:: Your assignment ::
Filter the data for lines with the word "active" and copy those lines.

[Extracted records]

========================

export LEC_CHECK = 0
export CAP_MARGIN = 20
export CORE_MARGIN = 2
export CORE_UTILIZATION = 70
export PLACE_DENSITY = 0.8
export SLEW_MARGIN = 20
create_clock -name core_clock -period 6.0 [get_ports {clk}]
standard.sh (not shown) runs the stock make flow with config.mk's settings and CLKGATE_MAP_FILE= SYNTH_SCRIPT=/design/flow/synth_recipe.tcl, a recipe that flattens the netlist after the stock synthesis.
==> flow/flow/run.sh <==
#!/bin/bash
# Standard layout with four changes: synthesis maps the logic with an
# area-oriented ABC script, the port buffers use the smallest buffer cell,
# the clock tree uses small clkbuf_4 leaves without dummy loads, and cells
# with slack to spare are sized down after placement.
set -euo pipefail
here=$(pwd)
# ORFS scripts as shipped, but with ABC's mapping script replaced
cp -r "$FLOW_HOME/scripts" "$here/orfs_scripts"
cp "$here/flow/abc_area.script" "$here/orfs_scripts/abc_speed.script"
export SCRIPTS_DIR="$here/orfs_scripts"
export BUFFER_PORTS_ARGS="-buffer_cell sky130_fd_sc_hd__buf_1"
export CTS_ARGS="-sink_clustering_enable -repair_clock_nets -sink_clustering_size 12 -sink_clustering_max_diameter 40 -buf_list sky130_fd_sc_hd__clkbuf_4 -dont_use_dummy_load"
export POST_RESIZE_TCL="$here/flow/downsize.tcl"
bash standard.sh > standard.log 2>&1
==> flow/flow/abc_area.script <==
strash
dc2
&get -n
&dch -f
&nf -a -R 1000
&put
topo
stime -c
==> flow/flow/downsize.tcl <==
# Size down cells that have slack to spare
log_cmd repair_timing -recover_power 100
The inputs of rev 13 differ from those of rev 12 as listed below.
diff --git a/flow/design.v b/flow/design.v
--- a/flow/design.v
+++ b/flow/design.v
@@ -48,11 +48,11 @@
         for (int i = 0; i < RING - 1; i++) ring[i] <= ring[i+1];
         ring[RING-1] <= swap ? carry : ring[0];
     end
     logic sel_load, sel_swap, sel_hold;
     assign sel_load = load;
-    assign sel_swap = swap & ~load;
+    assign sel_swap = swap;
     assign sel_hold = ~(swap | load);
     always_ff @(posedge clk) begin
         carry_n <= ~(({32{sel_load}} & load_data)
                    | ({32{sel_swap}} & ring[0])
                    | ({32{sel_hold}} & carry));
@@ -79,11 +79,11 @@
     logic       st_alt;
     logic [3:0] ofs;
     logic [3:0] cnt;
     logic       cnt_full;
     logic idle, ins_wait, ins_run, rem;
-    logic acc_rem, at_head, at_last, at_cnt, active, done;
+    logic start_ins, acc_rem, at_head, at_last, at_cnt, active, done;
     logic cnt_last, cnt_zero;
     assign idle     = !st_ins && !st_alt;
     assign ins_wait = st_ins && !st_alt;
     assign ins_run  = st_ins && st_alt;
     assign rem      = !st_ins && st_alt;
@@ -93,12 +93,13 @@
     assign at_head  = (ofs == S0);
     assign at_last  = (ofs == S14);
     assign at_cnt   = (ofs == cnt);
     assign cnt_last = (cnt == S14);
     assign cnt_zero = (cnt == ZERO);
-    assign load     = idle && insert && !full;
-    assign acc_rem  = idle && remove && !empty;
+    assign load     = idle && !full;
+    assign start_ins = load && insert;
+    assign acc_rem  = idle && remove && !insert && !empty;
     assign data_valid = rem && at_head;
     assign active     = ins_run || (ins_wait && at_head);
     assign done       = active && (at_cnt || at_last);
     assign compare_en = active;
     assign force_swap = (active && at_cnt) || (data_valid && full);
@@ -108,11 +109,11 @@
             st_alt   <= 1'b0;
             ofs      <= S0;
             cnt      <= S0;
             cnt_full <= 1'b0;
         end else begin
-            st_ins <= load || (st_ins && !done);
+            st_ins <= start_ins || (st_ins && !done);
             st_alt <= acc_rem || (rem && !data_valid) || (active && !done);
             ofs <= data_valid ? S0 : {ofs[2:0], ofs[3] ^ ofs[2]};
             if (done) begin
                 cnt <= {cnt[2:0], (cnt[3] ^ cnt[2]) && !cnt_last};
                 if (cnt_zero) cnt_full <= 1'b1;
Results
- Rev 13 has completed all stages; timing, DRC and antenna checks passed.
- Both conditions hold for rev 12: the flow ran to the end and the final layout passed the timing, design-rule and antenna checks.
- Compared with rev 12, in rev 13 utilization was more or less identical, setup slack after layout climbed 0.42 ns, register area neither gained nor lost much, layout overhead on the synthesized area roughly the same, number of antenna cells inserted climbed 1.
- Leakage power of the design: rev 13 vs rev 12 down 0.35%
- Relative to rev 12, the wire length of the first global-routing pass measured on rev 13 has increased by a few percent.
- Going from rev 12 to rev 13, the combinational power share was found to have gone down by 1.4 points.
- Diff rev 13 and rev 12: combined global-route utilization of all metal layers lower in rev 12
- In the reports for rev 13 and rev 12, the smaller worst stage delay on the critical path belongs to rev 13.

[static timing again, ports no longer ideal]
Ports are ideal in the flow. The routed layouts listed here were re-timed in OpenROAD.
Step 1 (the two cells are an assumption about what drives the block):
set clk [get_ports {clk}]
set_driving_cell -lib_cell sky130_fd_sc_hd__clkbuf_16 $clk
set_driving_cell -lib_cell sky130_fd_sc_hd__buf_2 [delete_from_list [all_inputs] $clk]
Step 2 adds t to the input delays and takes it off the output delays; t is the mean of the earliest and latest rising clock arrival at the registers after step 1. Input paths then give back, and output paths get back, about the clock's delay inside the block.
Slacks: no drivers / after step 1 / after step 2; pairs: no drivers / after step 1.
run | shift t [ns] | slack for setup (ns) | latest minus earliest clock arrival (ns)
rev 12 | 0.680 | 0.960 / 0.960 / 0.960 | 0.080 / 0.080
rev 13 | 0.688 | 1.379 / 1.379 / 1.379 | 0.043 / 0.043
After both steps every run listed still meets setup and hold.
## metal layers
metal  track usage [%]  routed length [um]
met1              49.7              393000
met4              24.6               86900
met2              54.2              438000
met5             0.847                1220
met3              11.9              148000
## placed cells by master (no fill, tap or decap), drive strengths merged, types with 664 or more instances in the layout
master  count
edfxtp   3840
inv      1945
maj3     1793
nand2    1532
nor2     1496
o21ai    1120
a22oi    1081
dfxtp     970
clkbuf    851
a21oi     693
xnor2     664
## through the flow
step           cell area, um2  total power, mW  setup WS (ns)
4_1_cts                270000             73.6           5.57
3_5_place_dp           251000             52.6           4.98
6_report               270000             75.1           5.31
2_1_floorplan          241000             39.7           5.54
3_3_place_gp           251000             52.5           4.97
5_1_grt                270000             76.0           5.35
Context: an optimization exercise on an open-source flow, tuned for small area, a short achievable clock period and few clock cycles. The choices shown serve that exercise and are no tape-out recipe. Function was checked by simulation only, so behaviour that the tests miss may differ from the original.

## flow/constraint.sdc

```tcl
create_clock -name core_clock -period 20.0 [get_ports {clk}]
set_input_delay 4.0000 -clock core_clock [delete_from_list [all_inputs] [get_ports {clk}]]
set_output_delay 4.0000 -clock core_clock [all_outputs]
set_load 0.01 [all_outputs]
```

## flow/design.v

```verilog
package fixed_pkg;
  localparam int N_DEF    = 32;
  localparam int FRAC     = N_DEF / 2;
  localparam int AXES_DEF = 3;
  typedef logic signed [N_DEF-1:0] fixed_t;
  typedef fixed_t [AXES_DEF-1:0]   vec_t;
  function automatic fixed_t fx_mul(input fixed_t x, input fixed_t y);
    logic               s;
    logic [N_DEF-1:0]   mx;
    logic [N_DEF-1:0]   my;
    logic [2*N_DEF-1:0] prod;
    logic [N_DEF-1:0]   r;
    s    = x[N_DEF-1] ^ y[N_DEF-1];
    mx   = x[N_DEF-1] ? (~x + 1'b1) : x;
    my   = y[N_DEF-1] ? (~y + 1'b1) : y;
    prod = {{N_DEF{1'b0}}, mx} * {{N_DEF{1'b0}}, my};
    r    = prod[FRAC +: N_DEF];
    fx_mul = s ? (~r + 1'b1) : r;
  endfunction
endpackage
module euler_axis
(
  input  logic   clk,
  input  logic   rst_n,
  input  logic   s1_en,
  input  logic   s2_en,
  input  fixed_pkg::fixed_t in_pos,
  input  fixed_pkg::fixed_t in_vel,
  input  fixed_pkg::fixed_t in_acc,
  input  fixed_pkg::fixed_t in_dt,
  output fixed_pkg::fixed_t out_pos,
  output fixed_pkg::fixed_t out_vel
);
  fixed_pkg::fixed_t s1_pos, s1_vel, s1_dt;
  fixed_pkg::fixed_t s2_pos, s2_vel;
  always_ff @(posedge clk or negedge rst_n) begin
    if (!rst_n) begin
      s1_pos <= '0;
      s1_vel <= '0;
      s1_dt  <= '0;
      s2_pos <= '0;
      s2_vel <= '0;
    end else begin
      if (s1_en) begin
        s1_pos <= in_pos;
        s1_vel <= in_vel + fixed_pkg::fx_mul(in_acc, in_dt);
        s1_dt  <= in_dt;
      end
      if (s2_en) begin
        s2_pos <= s1_pos + fixed_pkg::fx_mul(s1_vel, s1_dt);
        s2_vel <= s1_vel;
      end
    end
  end
  assign out_pos = s2_pos;
  assign out_vel = s2_vel;
endmodule
module euler_step
#(
  parameter int N    = fixed_pkg::N_DEF,
  parameter int AXES = fixed_pkg::AXES_DEF
) (
  input  logic              clk,
  input  logic              rst_n,
  input  logic              in_valid,
  output logic              in_ready,
  input  logic [N*AXES-1:0] in_pos,
  input  logic [N*AXES-1:0] in_vel,
  input  logic [N*AXES-1:0] in_acc,
  input  logic [N-1:0]      in_dt,
  output logic              out_valid,
  input  logic              out_ready,
  output logic [N*AXES-1:0] out_pos,
  output logic [N*AXES-1:0] out_vel,
  output logic [31:0]       step_cnt
);
  logic        s1_valid, s2_valid;
  logic        s1_load, s2_load;
  logic        s1_en, s2_en;
  logic [31:0] cnt_q;
  assign s2_load  = !s2_valid || out_ready;
  assign s1_load  = !s1_valid || s2_load;
  assign in_ready = s1_load;
  assign s1_en    = s1_load && in_valid;
  assign s2_en    = s2_load && s1_valid;
  always_ff @(posedge clk or negedge rst_n) begin
    if (!rst_n) begin
      s1_valid <= 1'b0;
      s2_valid <= 1'b0;
      cnt_q    <= '0;
    end else begin
      if (s1_load) s1_valid <= in_valid;
      if (s2_load) s2_valid <= s1_valid;
      if (s2_valid && out_ready) cnt_q <= cnt_q + 32'd1;
    end
  end
  assign out_valid = s2_valid;
  assign step_cnt  = cnt_q;
  for (genvar i = 0; i < AXES; i++) begin : g_axis
    euler_axis u_axis (
      .clk     (clk),
      .rst_n   (rst_n),
      .s1_en   (s1_en),
      .s2_en   (s2_en),
      .in_pos  (in_pos[i*N +: N]),
      .in_vel  (in_vel[i*N +: N]),
      .in_acc  (in_acc[i*N +: N]),
      .in_dt   (in_dt),
      .out_pos (out_pos[i*N +: N]),
      .out_vel (out_vel[i*N +: N])
    );
  end
endmodule
```
Background: an optimization exercise with open tools, aiming at small area, a short achievable clock period and few clock cycles. Do not read the settings as production practice.
RTL that was checked went through simulation tests only; none was proved equivalent to the original.
Power is estimated from default activity; no workload was simulated.

Design cobs_crc_frame_receiver_core, start of the top module:
module cobs_crc_frame_receiver_core (
  input  logic       clk,
  input  logic       rst,
  input  logic       s_axis_tvalid,
  output logic       s_axis_tready,
  input  logic [7:0] s_axis_tdata,   
  input  logic [0:0] s_axis_tuser,   
  output logic       m_axis_tvalid,
  input  logic       m_axis_tready,
  output logic [7:0] m_axis_tdata,   
  output logic [7:0] m_axis_tuser,   
  output logic       m_axis_tlast
);
Size in the first run: about 700 flip-flops.
clock: 8.0 ns
lec_check: 0
cap_margin: 20
core_margin: 2
core_utilization: 55
cts_buf_list: sky130_fd_sc_hd__clkbuf_8
cts_cluster_diameter: 50
cts_cluster_size: 15
place_density: 0.7
setup_slack_margin: 5
slew_margin: 20
run.sh (not shown) runs the stock make flow with config.mk's settings and CLKGATE_MAP_FILE= SYNTH_SCRIPT=/design/flow/synth_recipe.tcl, a recipe that flattens the netlist after the stock synthesis.
Testbench counts at the start, summed over its fixed seeds: cycles 15,433.
Edit:
Settings changed: CORE_UTILIZATION 55 to 40, PLACE_DENSITY 0.7 to default.
After rerunning:
- The changed run finished with timing, DRC and antenna clean
- critical path depth came out lower by 1
- setup slack got worse by 0.037 ns
- die area went up by 37%
- via count falls by 1.3%
- design area stays flat
- cell count climbs by about 7%
Edit:
Settings changed: CTS_CLUSTER_DIAMETER 50 to 55, CTS_CLUSTER_SIZE 15 to 18.
=> Synthesized area is unchanged; sequential power hardly moves; hold slack got worse by 0.0088 ns; clock skew is higher by 0.027 ns; power fell slightly; routed wire length barely changes; combinational power goes up slightly; clock power decreases by a few percent; fmax is about the same; final area goes down slightly.

========
== run A ==
Another version of the RTL of cobs_crc_frame_receiver_core (not shown whole).
Size: ~1,600 cells after synthesis, ~690 flip-flops, about 32 I/O pins.
## cobs_crc_frame_receiver_core
module cobs_crc_frame_receiver_core (
  input  logic       clk,
  input  logic       rst,
  input  logic       s_axis_tvalid,
  output logic       s_axis_tready,
  input  logic [7:0] s_axis_tdata,   
  input  logic [0:0] s_axis_tuser,   
  output logic       m_axis_tvalid,
  input  logic       m_axis_tready,
  output logic [7:0] m_axis_tdata,   
  output logic [7:0] m_axis_tuser,   
  output logic       m_axis_tlast
);
export LEC_CHECK = 0
export CAP_MARGIN = 20
export CORE_MARGIN = 2
export CORE_UTILIZATION = 40
export CTS_BUF_LIST = sky130_fd_sc_hd__clkbuf_8 sky130_fd_sc_hd__clkbuf_16
export CTS_CLUSTER_DIAMETER = 60
export CTS_CLUSTER_SIZE = 25
export SETUP_SLACK_MARGIN = 5
export SLEW_MARGIN = 20
create_clock -name core_clock -period 8.0 [get_ports {clk}]
Run A has completed all stages; timing, DRC and antenna checks passed.
Testbench counts of run A, summed over its fixed seeds: cycles 15,433.
Setup changes, run A to run B
-- flow/config.mk --
<<< run A, line 10
export CORE_UTILIZATION = 40
export CTS_BUF_LIST = sky130_fd_sc_hd__clkbuf_8 sky130_fd_sc_hd__clkbuf_16
export CTS_CLUSTER_DIAMETER = 60
export CTS_CLUSTER_SIZE = 25
>>> run B, line 10
export CORE_UTILIZATION = 55
export CTS_BUF_LIST = sky130_fd_sc_hd__clkbuf_8
export CTS_CLUSTER_DIAMETER = 55
export CTS_CLUSTER_SIZE = 18
export PLACE_DENSITY = 0.7
[summary]
First-iteration DRC count of run B falls short of that of run A by a few percent. Diff run A -> run B: number of buffers added for setup after CTS went down by 2, end-of-flow core utilization went up by 15 points, clock tree skew after final layout was more or less identical, reported max-cap violation count was more or less identical, register-to-register slack went down by 30 ps. Effective utilization at floorplan in run B is 15 points above run A. Run B has sum of routed wire length over all layers below what run A had. Run B ended up with a higher portion of the clock cycle consumed by the worst path in the final layout than run A did. Of run B and run A, it is run B that has the lower final worst slack.
From an optimization exercise on the open Yosys and OpenROAD flow, aimed at small area, a short achievable clock period and few clock cycles per item; shortcuts taken in it are not production practice.
At most, simulation tests tie the RTL to the original design; equivalence was not proved.

== before ==
// yuvToRgb
module yuvToRgb (
	input logic Clock,
	input logic resetn,
	input logic start,
	input logic [15:0] readData,
	output logic done,
	output logic [17:0] sramAddress,
	output logic [15:0] sramWriteData,
	output logic sramWeN
);
	logic busy;
	logic wrQ;
	logic [7:0] pq;
	logic [2:0] ph;
	logic [8:0] wa;
	logic shen, shV, shHi;
	logic rdU, rdV, rdY, rkU, rkV, rkY;
	logic [7:0] win [12];
	logic [15:0] pendU, pendV, yw;
	logic [8:0] f, uc;
	logic [8:0] fc9;
	logic [9:0] fd2, fd3;
	logic [15:0] gb;
	logic [7:0] b0;
	function automatic logic [2:0] flagsOf(input logic [7:0] q);
		flagsOf = {q <= 8'd3, q >= 8'd159, q == 8'd163};
	endfunction
	logic [2:0] fl, nf, df;
	logic dfPro, dfEndC, dfOdd, flLastP;
	logic [1:0] dfQ;
	assign {dfPro, dfEndC} = df[2:1];
	assign dfQ = (ph == 3'd4) ? pq[1:0] + 2'd1 : pq[1:0];
	assign dfOdd = dfQ[0];
	assign flLastP = fl[0];
	logic [2:0] nph;
	logic dWr, dRdU, dRdV, dRdY, dSh, dShV, dShHi;
	logic [6:0] kc;
	logic [7:0] yc;
	assign nph = (ph == 3'd4) ? 3'd0 : ph + 3'd1;
	assign df = (ph == 3'd4) ? nf : fl;
	always_comb begin
		dWr = 1'b0; dRdU = 1'b0; dRdV = 1'b0; dRdY = 1'b0;
  ...
export LEC_CHECK = 0
export CAP_MARGIN = 20
export CORE_MARGIN = 2
export CORE_UTILIZATION = 40
export CTS_CLUSTER_DIAMETER = 100
export CTS_CLUSTER_SIZE = 25
export SETUP_SLACK_MARGIN = 5
export SLEW_MARGIN = 20
export SYNTH_HIERARCHICAL = 1
export SYNTH_MINIMUM_KEEP_SIZE = 0
create_clock -name core_clock -period 12.0 [get_ports {Clock}]
standard.sh (not shown) runs the stock make flow with config.mk's settings and CLKGATE_MAP_FILE= SYNTH_SCRIPT=/design/flow/synth_recipe.tcl, a recipe that flattens the netlist after the stock synthesis.
==> flow/flow/run.sh <==
#!/bin/bash
set -euo pipefail
bash standard.sh SETUP_SLACK_MARGIN=8.5 "BUFFER_PORTS_ARGS=-buffer_cell sky130_fd_sc_hd__buf_2" finish > standard.log 2>&1
Input changes introduced in after (baseline for comparison: before):
--- a/flow/design.v
+++ b/flow/design.v
@@ -78,25 +78,26 @@
 	logic rdU, rdV, rdY, rkU, rkV, rkY;
 	logic [7:0] win [12];
 	logic [15:0] pendU, pendV, yw;
 	logic [8:0] f, uc;
 	logic [8:0] fc9;
 	logic [9:0] fd2, fd3;
 	logic [15:0] gb;
 	logic [7:0] b0;
-	function automatic logic [2:0] flagsOf(input logic [7:0] q);
-		flagsOf = {q <= 8'd3, q >= 8'd159, q == 8'd163};
+	function automatic logic [6:0] flagsOf(input logic [7:0] q);
+		flagsOf = {q <= 8'd3, q >= 8'd4, (q >= 8'd4) && (q <= 8'd158),
+			(q >= 8'd4) && (q <= 8'd162), !q[0] && (q <= 8'd159),
+			q[0] && (q <= 8'd158), q == 8'd163};
 	endfunction
-	logic [2:0] fl, nf, df;
-	logic dfPro, dfEndC, dfOdd, flLastP;
+	logic [6:0] fl, nf, df;
+	logic dfPro, dfWrOk, dfRdC, dfRdYk, dfVHi, dfUHi, flLastP;
 	logic [1:0] dfQ;
-	assign {dfPro, dfEndC} = df[2:1];
+	assign {dfPro, dfWrOk, dfRdC, dfRdYk, dfVHi, dfUHi} = df[6:1];
 	assign dfQ = (ph == 3'd4) ? pq[1:0] + 2'd1 : pq[1:0];
-	assign dfOdd = dfQ[0];
 	assign flLastP = fl[0];
 	logic [2:0] nph;
 	logic dWr, dRdU, dRdV, dRdY, dSh, dShV, dShHi;
 	logic [6:0] kc;
 	logic [7:0] yc;
 	assign nph = (ph == 3'd4) ? 3'd0 : ph + 3'd1;
 	assign df = (ph == 3'd4) ? nf : fl;
 	always_comb begin
@@ -118,31 +119,31 @@
 				{2'd3, 3'd0}: begin dSh = 1'b1; dShHi = 1'b1; dShV = 1'b1; dRdU = 1'b1; end
 				{2'd3, 3'd1}: begin dSh = 1'b1; dRdY = 1'b1; end
 				{2'd3, 3'd2}: begin dSh = 1'b1; dShV = 1'b1; end
 				default: ;
 			endcase
 		end else begin
 			case (nph)
 				3'd0: begin
-					dRdU = dfOdd && !dfEndC;
-					dRdV = !dfOdd && !dfEndC;
+					dRdU = dfQ[0] && dfRdC;
+					dRdV = !dfQ[0] && dfRdC;
 				end
-				3'd1: dRdY = !df[0];
+				3'd1: dRdY = dfRdYk;
 				3'd2: begin
-					dWr = !dfPro;
+					dWr = dfWrOk;
 					dSh = 1'b1; dShV = 1'b1;
-					dShHi = !dfOdd && !dfEndC;
+					dShHi = dfVHi;
 				end
 				3'd3: begin
-					dWr = !dfPro;
+					dWr = dfWrOk;
 					dSh = 1'b1;
-					dShHi = dfOdd && !dfEndC;
+					dShHi = dfUHi;
 				end
-				default: dWr = !dfPro;
+				default: dWr = dfWrOk;
 			endcase
 		end
 	end
 	logic go, lastNow;
 	assign go = start && !busy;
 	assign lastNow = flLastP && (ph == 3'd4);
 	always_ff @(posedge Clock or negedge resetn) begin
 		if (!resetn) begin
@@ -297,17 +298,17 @@
 wire lm_57;
 wire lm_58;
 wire lm_59;
 wire lm_60;
 wire lm_61;
 wire lm_62;
 wire lm_63;
 wire lm_64;
-assign lm_1 = ysel[0];
+assign lm_1 = ~~ysel[0];
 assign lm_2 = ~ysel[1];
 assign lm_3 = ~ysel[2];
 assign lm_4 = ~ysel[3];
 assign lm_5 = ~ysel[4];
 assign lm_6 = ~ysel[5];
 assign lm_7 = ~ysel[6];
 assign lm_8 = ~ysel[7];
 assign lm_9 = ~ysel[6];
@@ -476,17 +477,17 @@
 wire cr_131;
 wire cr_132;
 wire cr_133;
 wire cr_134;
 wire cr_135;
 wire cr_136;
 wire cr_137;
 wire cr_138;
-assign cr_1 = pv[0];
+assign cr_1 = ~~pv[0];
 assign cr_2 = ~lum[4];
 assign cr_3 = ~lum[6];
 assign cr_4 = ~lum[7];
 assign cr_5 = ~lum[10];
 assign cr_6 = ~lum[12];
 assign cr_7 = ~lum[14];
 assign cr_8 = ~lum[16];
 assign cr_9 = ~lum[20];
@@ -739,17 +740,17 @@
 wire cg_177;
 wire cg_178;
 wire cg_179;
 wire cg_180;
 wire cg_181;
 wire cg_182;
 wire cg_183;
 wire cg_184;
-assign cg_1 = pv[0];
+assign cg_1 = ~~pv[0];
 assign cg_2 = ~lum[5];
 assign cg_3 = ~lum[6];
 assign cg_4 = ~lum[7];
 assign cg_5 = ~lum[9];
 assign cg_6 = ~lum[11];
 assign cg_7 = ~lum[13];
 assign cg_8 = ~lum[15];
 assign cg_9 = ~lum[17];
@@ -957,17 +958,17 @@
 wire cb_107;
 wire cb_108;
 wire cb_109;
 wire cb_110;
 wire cb_111;
 wire cb_112;
 wire cb_113;
 wire cb_114;
-assign cb_1 = pu[0];
+assign cb_1 = ~~pu[0];
 assign cb_2 = ~lum[0];
 assign cb_3 = ~lum[4];
 assign cb_4 = ~lum[6];
 assign cb_5 = ~lum[7];
 assign cb_6 = ~lum[9];
 assign cb_7 = ~lum[10];
 assign cb_8 = ~lum[11];
 assign cb_9 = ~lum[13];
## What came out
Global routing usage on met1 (higher): after. Taking before as the reference, in after sequential share of layout area stayed essentially flat; final wirelength went up about 2.5%; post-route minimum period moved down. after: arrival time reported for the critical path endpoint lower than before. Compared with before, after shows effective utilization at floorplan higher by 0.30 points. Run comparison: after most common cell after layout, fill and taps aside sky130_fd_sc_hd__dfxtp_1; before most common cell after layout, fill and taps aside sky130_fd_sc_hd__fa_1. done$_DFFE_PN0P_ as the critical path launch point was reported by after, and fd3[3]$_DFF_P_ by before.
Testbench counts of after, summed over its fixed seeds: cycles 26,144, rows 32.
The RTL of before was laid out without a check of its function.

==> afterwards: timing with drivers on the ports <==
No port has a modelled driver above. Below, the same layouts with a new extraction and two added sets of constraints. Step 1 (the two cells are an assumption about what drives the block):
set clk [get_ports {Clock}]
set_driving_cell -lib_cell sky130_fd_sc_hd__clkbuf_16 $clk
set_driving_cell -lib_cell sky130_fd_sc_hd__buf_2 [delete_from_list [all_inputs] $clk]
Step 2 moves the port delays by t, midway between the first and last clock arrival at a register: inputs arrive t later, outputs are due t later. That takes back most of the time a late clock gives input paths. Three values: no drivers, after step 1, after step 2; two values: the first two.
| run | t (ns) | slack for setup (ns) | cell pins on the clock port's net |
|---|---|---|---|
| before | 0.602 | 8.371 / 8.371 / 8.371 | 1 |
| after | 0.612 | 8.476 / 8.420 / 8.504 | 1 |
After both steps every run listed still meets setup and hold.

========================

:: Solution for this exercise ::
-    logic acc_rem, at_head, at_last, at_cnt, active, done;
+    logic start_ins, acc_rem, at_head, at_last, at_cnt, active, done;
     assign active     = ins_run || (ins_wait && at_head);
     assign done       = active && (at_cnt || at_last);
     assign compare_en = active;
     assign force_swap = (active && at_cnt) || (data_valid && full);
             st_alt <= acc_rem || (rem && !data_valid) || (active && !done);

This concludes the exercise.